Since then, there have been some significant changes to our strategy, direction, and focus, so statements and recommendations may be outdated and not all examples may work.

If you encounter any inaccuracies, we welcome you to help us improve this page or submit an issue.

# Data Transformation (T)

Transforms in Meltano are implemented by using dbt. All Meltano generated projects have a transform/ directory, which is populated with the required configuration, models, packages, etc in order to run the transformations.

When Meltano elt runs with the --transform run option, the default dbt transformations for the extractor used are run if they are installed; but Meltano will never modify the original source file.

As an example, assume that the following command runs:

meltano elt tap-gitlab target-postgres --transform run

After the Extract and Load steps are successfully completed and data have been extracted from the GitLab API and loaded to a Postgres DB, the dbt transform runs.

Meltano uses the convention that the transform has the same namespace as the extractor it is for. Transforms can be discovered and added to a Meltano project manually:

(venv) $ meltano discover transforms


(venv) $ meltano add transform tap-gitlab
Transform tap-gitlab added to your meltano.yml config
Transform tap-gitlab added to your dbt packages
Transform tap-gitlab added to your dbt_project.yml

Transforms are basically dbt packages that reside in their own repositories. If you want to see in more details how such a package can be defined, you can check the dbt documentation on Package Management and dbt-tap-gitlab, the project used for defining the default transforms for tap-gitlab.

When a transform is added to a project, it is added as a dbt package in transform/packages.yml, enabled in transform/dbt_project.yml, and loaded for usage the next time dbt runs.

The format of the meltano.yml entries for transforms can have additional parameters. For example, the tap-gitlab dbt package requires three variables, which are used for finding the tables where the raw Carbon Intensity data have been loaded during the Extract-Load phase:

- name: tap-gitlab
    entry_table: "{{ env_var('PG_SCHEMA') }}.entry"
    generationmix_table: "{{ env_var('PG_SCHEMA') }}.generationmix"
    region_table: "{{ env_var('PG_SCHEMA') }}.region"

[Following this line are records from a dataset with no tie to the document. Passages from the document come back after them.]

===== src/rtl/load_store_unit.sv =====
// rtl/load_store_unit.sv - RISC-V load/store to word-aligned bus bridge
// Lane shifting for stores, extraction/extension for loads, bus handshake with timeout.
module load_store_unit #(
  parameter int TIMEOUT_CYCLES = 32
) (
  input  logic        clk_i,
  input  logic        reset_ni,
  input  logic        start_i,
  input  logic        is_store_i,
  input  logic [2:0]  funct3_i,
  input  logic [31:0] address_i,
  input  logic [31:0] store_data_i,
  output logic [31:0] load_data_o,
  output logic        done_o,
  output logic        error_o,
  output logic        busy_o,
  output logic [15:0] bus_address_o,
  output logic [31:0] bus_data_out_o,
  output logic [3:0]  bus_write_mask_o,
  output logic        bus_enable_o,
  output logic        bus_write_enable_o,
  input  logic [31:0] bus_data_read_i,
  input  logic        bus_data_ready_i
);

  typedef enum logic [1:0] {IDLE = 2'd0, BUS = 2'd1, RECOVER = 2'd2} state_e;

  state_e      state_q, state_d;
  logic [7:0]  cnt_q, cnt_d;
  logic        err_q, err_d;
  logic [31:0] load_q, load_d;
  logic [15:0] addr_q, addr_d;
  logic [31:0] wdata_q, wdata_d;
  logic [3:0]  mask_q, mask_d;
  logic        we_q, we_d;
  logic [2:0]  f3_q, f3_d;
  logic [1:0]  off_q, off_d;

  logic        illegal, misaligned;
  logic [31:0] lane_data;
  logic [3:0]  lane_mask;
  logic [31:0] shifted;
  logic [31:0] extracted;
  logic        unused_addr;

  assign unused_addr = ^address_i[31:16];

  assign illegal    = (funct3_i == 3'b011) || (funct3_i[2:1] == 2'b11) ||
                      (is_store_i && funct3_i[2]);
  assign misaligned = ((funct3_i[1:0] == 2'b01) && address_i[0]) ||
                      ((funct3_i[1:0] == 2'b10) && (address_i[1:0] != 2'b00));

  always_comb begin
    lane_data = 32'd0;
    lane_mask = 4'b1111;
    if (is_store_i) begin
      case (funct3_i[1:0])
        2'b00: begin
          lane_data = {24'd0, store_data_i[7:0]} << {address_i[1:0], 3'b000};
          lane_mask = ~(4'b0001 << address_i[1:0]);
        end
        2'b01: begin
          lane_data = {16'd0, store_data_i[15:0]} << {address_i[1:0], 3'b000};
          lane_mask = ~(4'b0011 << address_i[1:0]);
        end
        default: begin
          lane_data = store_data_i;
          lane_mask = 4'b0000;
        end
      endcase
    end
  end

  // Extraction uses the offset and size latched at request time, not the live inputs.
  assign shifted = bus_data_read_i >> {off_q, 3'b000};

  always_comb begin
    case (f3_q)
      3'b000:  extracted = {{24{shifted[7]}}, shifted[7:0]};
      3'b001:  extracted = {{16{shifted[15]}}, shifted[15:0]};
      3'b100:  extracted = {24'd0, shifted[7:0]};
      3'b101:  extracted = {16'd0, shifted[15:0]};
      default: extracted = shifted;
    endcase
  end

  always_comb begin
    state_d = state_q;
    cnt_d   = cnt_q;
    err_d   = err_q;
    load_d  = load_q;
    addr_d  = addr_q;
    wdata_d = wdata_q;
    mask_d  = mask_q;
    we_d    = we_q;
    f3_d    = f3_q;
    off_d   = off_q;
    case (state_q)
      IDLE: begin
        if (start_i) begin
          cnt_d = 8'd0;
          if (illegal || misaligned) begin
            state_d = RECOVER;
            err_d   = 1'b1;
            load_d  = 32'd0;
          end else begin
            state_d = BUS;
            err_d   = 1'b0;
            addr_d  = {address_i[15:2], 2'b00};
            wdata_d = lane_data;
            mask_d  = lane_mask;
            we_d    = is_store_i;
            f3_d    = funct3_i;
            off_d   = address_i[1:0];
          end
        end
      end
      BUS: begin
        if (bus_data_ready_i) begin
          state_d = RECOVER;
          err_d   = 1'b0;
          load_d  = we_q ? 32'd0 : extracted;
        end else if (cnt_q == 8'(TIMEOUT_CYCLES - 1)) begin
          state_d = RECOVER;
          err_d   = 1'b1;
          load_d  = 32'd0;
        end else begin
          cnt_d = cnt_q + 8'd1;
        end
      end
      RECOVER: state_d = IDLE;
      default: state_d = IDLE;
    endcase
  end

  always_ff @(posedge clk_i or negedge reset_ni) begin
    if (!reset_ni) begin
      state_q <= IDLE;
      cnt_q   <= 8'd0;
      err_q   <= 1'b0;
      load_q  <= 32'd0;
      addr_q  <= 16'd0;
      wdata_q <= 32'd0;
      mask_q  <= 4'b1111;
      we_q    <= 1'b0;
      f3_q    <= 3'b000;
      off_q   <= 2'b00;
    end else begin
      state_q <= state_d;
      cnt_q   <= cnt_d;
      err_q   <= err_d;
      load_q  <= load_d;
      addr_q  <= addr_d;
      wdata_q <= wdata_d;
      mask_q  <= mask_d;
      we_q    <= we_d;
      f3_q    <= f3_d;
      off_q   <= off_d;
    end
  end

  assign bus_enable_o       = (state_q == BUS);
  assign bus_write_enable_o = bus_enable_o & we_q;
  assign busy_o             = (state_q != IDLE);
  assign done_o             = (state_q == RECOVER);
  assign error_o            = err_q;
  assign load_data_o        = load_q;
  assign bus_address_o      = addr_q;
  assign bus_data_out_o     = wdata_q;
  assign bus_write_mask_o   = mask_q;

endmodule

Those entries may follow dbt's syntax in order to fetch values from environment variables. In this case, $PG_SCHEMA must be available in order for the transformations to know in which Postgres schema to find the tables with the Carbon Intensity data. Meltano uses $PG_SCHEMA by default as it is the same default schema also used by the Postgres Loader.

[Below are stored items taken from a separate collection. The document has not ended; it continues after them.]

**src/rtl/st_packet_channel_arbiter_pkg.sv**
```systemverilog
// Shared types and helpers for the packet-locked channel arbiter and its picker.
package st_arb_pkg;

    typedef enum logic [0:0] {
        IDLE   = 1'b0,
        LOCKED = 1'b1
    } arb_state_t;

    localparam int TIMEOUT_CYC_DEF = 1024;

    // Width of a channel index; never narrower than one bit.
    function automatic int ch_idx_w(input int n);
        int w;
        w = $clog2(n);
        if (w < 1) begin
            return 1;
        end else begin
            return w;
        end
    endfunction

endpackage

```
**src/rtl/st_packet_channel_arbiter_rr_picker.sv**
```systemverilog
// Combinational round-robin picker: first requester strictly after i_last, wrapping.
module st_arb_rr_picker
    import st_arb_pkg::*;
#(
    parameter int NUM_CH = 2,
    parameter int IDX_W  = ch_idx_w(NUM_CH)
) (
    input  logic [NUM_CH-1:0] i_req,
    input  logic [IDX_W-1:0]  i_last,
    output logic              o_found,
    output logic [IDX_W-1:0]  o_idx
);

    // scan from i_last+1 upward, first hit wins
    always_comb begin
        int               c_v;
        logic [IDX_W-1:0] idx_v;
        logic             hit_v;
        o_found = 1'b0;
        o_idx   = {IDX_W{1'b0}};
        for (int k = 1; k <= NUM_CH; k++) begin
            c_v     = (int'(i_last) + k) % NUM_CH;
            idx_v   = IDX_W'(c_v);
            hit_v   = i_req[idx_v] & ~o_found;
            o_idx   = hit_v ? idx_v : o_idx;
            o_found = o_found | hit_v;
        end
    end

endmodule

```
**src/rtl/st_packet_channel_arbiter.sv**
```systemverilog
// Packet-locked round-robin merge of NUM_CH Avalon-ST streams into one channelized stream.
// Optional idle-lock watchdog enabled by defining ST_ARB_PKT_TIMEOUT_EN.
module st_packet_channel_arbiter
    import st_arb_pkg::*;
#(
    parameter int NUM_CH      = 2,
    parameter int DATA_W      = 8,
    parameter int CH_W        = 8,
    parameter int TIMEOUT_CYC = TIMEOUT_CYC_DEF
) (
    input  logic                     clk,
    input  logic                     reset,
    input  logic [NUM_CH-1:0]        in_valid,
    output logic [NUM_CH-1:0]        in_ready,
    input  logic [NUM_CH*DATA_W-1:0] in_data,
    input  logic [NUM_CH-1:0]        in_startofpacket,
    input  logic [NUM_CH-1:0]        in_endofpacket,
    output logic                     out_valid,
    input  logic                     out_ready,
    output logic [DATA_W-1:0]        out_data,
    output logic [CH_W-1:0]          out_channel,
    output logic                     out_startofpacket,
    output logic                     out_endofpacket,
    output logic                     busy,
    output logic                     err_orphan,
    output logic                     err_timeout
);

    localparam int               IDX_W    = ch_idx_w(NUM_CH);
    localparam logic [IDX_W-1:0] LAST_RST = IDX_W'(NUM_CH - 1);

    if (NUM_CH < 2 || NUM_CH > 16 || CH_W < IDX_W || TIMEOUT_CYC < 1) begin : g_bad_params
        $error("st_packet_channel_arbiter: illegal parameter combination");
    end

    arb_state_t          r_state;
    arb_state_t          w_state_nxt;
    logic [IDX_W-1:0]    r_grant;
    logic [IDX_W-1:0]    r_last;
    logic [IDX_W-1:0]    w_pick_idx;
    logic                w_pick_found;
    logic [NUM_CH-1:0]   w_req;
    logic [NUM_CH-1:0]   w_orphan_vec;
    logic                w_orphan;
    logic                w_take;
    logic                w_acc;
    logic                w_acc_eop;
    logic                w_release;
    logic                w_timeout;
    logic [DATA_W-1:0]   w_gdata;

    logic                r_out_valid;
    logic [DATA_W-1:0]   r_out_data;
    logic [CH_W-1:0]     r_out_channel;
    logic                r_out_sop;
    logic                r_out_eop;
    logic                r_err_orphan;

    assign w_req = in_valid & in_startofpacket;

    st_arb_rr_picker #(
        .NUM_CH (NUM_CH),
        .IDX_W  (IDX_W)
    ) u_picker (
        .i_req   (w_req),
        .i_last  (r_last),
        .o_found (w_pick_found),
        .o_idx   (w_pick_idx)
    );

    // state register
    always_ff @(posedge clk or posedge reset) begin
        if (reset) begin
            r_state <= IDLE;
        end else begin
            r_state <= w_state_nxt;
        end
    end

    // next-state: leave LOCKED on an accepted EOP or a watchdog release
    always_comb begin
        w_state_nxt = r_state;
        case (r_state)
            IDLE: begin
                if (w_pick_found) begin
                    w_state_nxt = LOCKED;
                end else begin
                    w_state_nxt = IDLE;
                end
            end
            LOCKED: begin
                if (w_release) begin
                    w_state_nxt = IDLE;
                end else begin
                    w_state_nxt = LOCKED;
                end
            end
            default: w_state_nxt = IDLE;
        endcase
    end

    // handshake outputs: granted channel follows the output slot, orphans are swallowed
    always_comb begin
        w_take       = out_ready | ~r_out_valid;
        w_orphan_vec = in_valid & ~in_startofpacket;
        in_ready     = w_orphan_vec;
        w_acc_eop    = in_endofpacket[r_grant];
        w_gdata      = in_data[int'(r_grant)*DATA_W +: DATA_W];
        if (r_state == LOCKED) begin
            w_orphan_vec[r_grant] = 1'b0;
            in_ready[r_grant]     = w_take;
            w_acc                 = in_valid[r_grant] & w_take;
        end else begin
            w_acc = 1'b0;
        end
        w_orphan  = |w_orphan_vec;
        w_release = (w_acc & w_acc_eop) | w_timeout;
    end

`ifdef ST_ARB_PKT_TIMEOUT_EN
    localparam int TO_W = $clog2(TIMEOUT_CYC + 1);

    logic [TO_W-1:0] r_to_cnt;
    logic            r_err_timeout;

    // stall cycles of the granted channel; the cycle that would reach the limit releases
    assign w_timeout = (r_state == LOCKED) & ~in_valid[r_grant] &
                       (r_to_cnt == TO_W'(TIMEOUT_CYC - 1));

    // watchdog counter and its sticky flag
    always_ff @(posedge clk or posedge reset) begin
        if (reset) begin
            r_to_cnt      <= {TO_W{1'b0}};
            r_err_timeout <= 1'b0;
        end else begin
            if (r_state != LOCKED || w_acc || w_timeout) begin
                r_to_cnt <= {TO_W{1'b0}};
            end else if (!in_valid[r_grant]) begin
                r_to_cnt <= r_to_cnt + TO_W'(1);
            end
            if (w_timeout) begin
                r_err_timeout <= 1'b1;
            end
        end
    end

    assign err_timeout = r_err_timeout;
`else
    assign w_timeout   = 1'b0;
    assign err_timeout = 1'b0;
`endif

    // grant and round-robin pointer
    always_ff @(posedge clk or posedge reset) begin
        if (reset) begin
            r_grant <= {IDX_W{1'b0}};
            r_last  <= LAST_RST;
        end else begin
            if (r_state == IDLE && w_pick_found) begin
                r_grant <= w_pick_idx;
            end
            if (w_release) begin
                r_last <= r_grant;
            end
        end
    end

    // output slot: load on accept, drain on out_ready, hold while stalled
    always_ff @(posedge clk or posedge reset) begin
        if (reset) begin
            r_out_valid   <= 1'b0;
            r_out_data    <= {DATA_W{1'b0}};
            r_out_channel <= {CH_W{1'b0}};
            r_out_sop     <= 1'b0;
            r_out_eop     <= 1'b0;
        end else if (w_acc) begin
            r_out_valid   <= 1'b1;
            r_out_data    <= w_gdata;
            r_out_channel <= CH_W'(r_grant);
            r_out_sop     <= in_startofpacket[r_grant];
            r_out_eop     <= w_acc_eop;
        end else if (out_ready) begin
            r_out_valid   <= 1'b0;
        end
    end

    // sticky orphan flag
    always_ff @(posedge clk or posedge reset) begin
        if (reset) begin
            r_err_orphan <= 1'b0;
        end else if (w_orphan) begin
            r_err_orphan <= 1'b1;
        end
    end

    assign out_valid         = r_out_valid;
    assign out_data          = r_out_data;
    assign out_channel       = r_out_channel;
    assign out_startofpacket = r_out_sop;
    assign out_endofpacket   = r_out_eop;
    assign busy              = (r_state == LOCKED);
    assign err_orphan        = r_err_orphan;

endmodule

```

You can keep those parameters as they are and provide the schema as an environment variable or set the schema manually in meltano.yml:

- name: tap-gitlab
    entry_table: "my_raw_schema.entry"
    generationmix_table: "my_raw_schema.generationmix"
    region_table: "my_raw_schema.region"

When Meltano runs a new transformation, transform/dbt_project.yml is always kept up to date with whatever is provided in meltano.yml.

Finally, dbt can be configured by updating transform/profile/profiles.yml. By default, Meltano sets up dbt to use the same database and user as the Postgres Loader and store the results of the transformations in the analytics schema.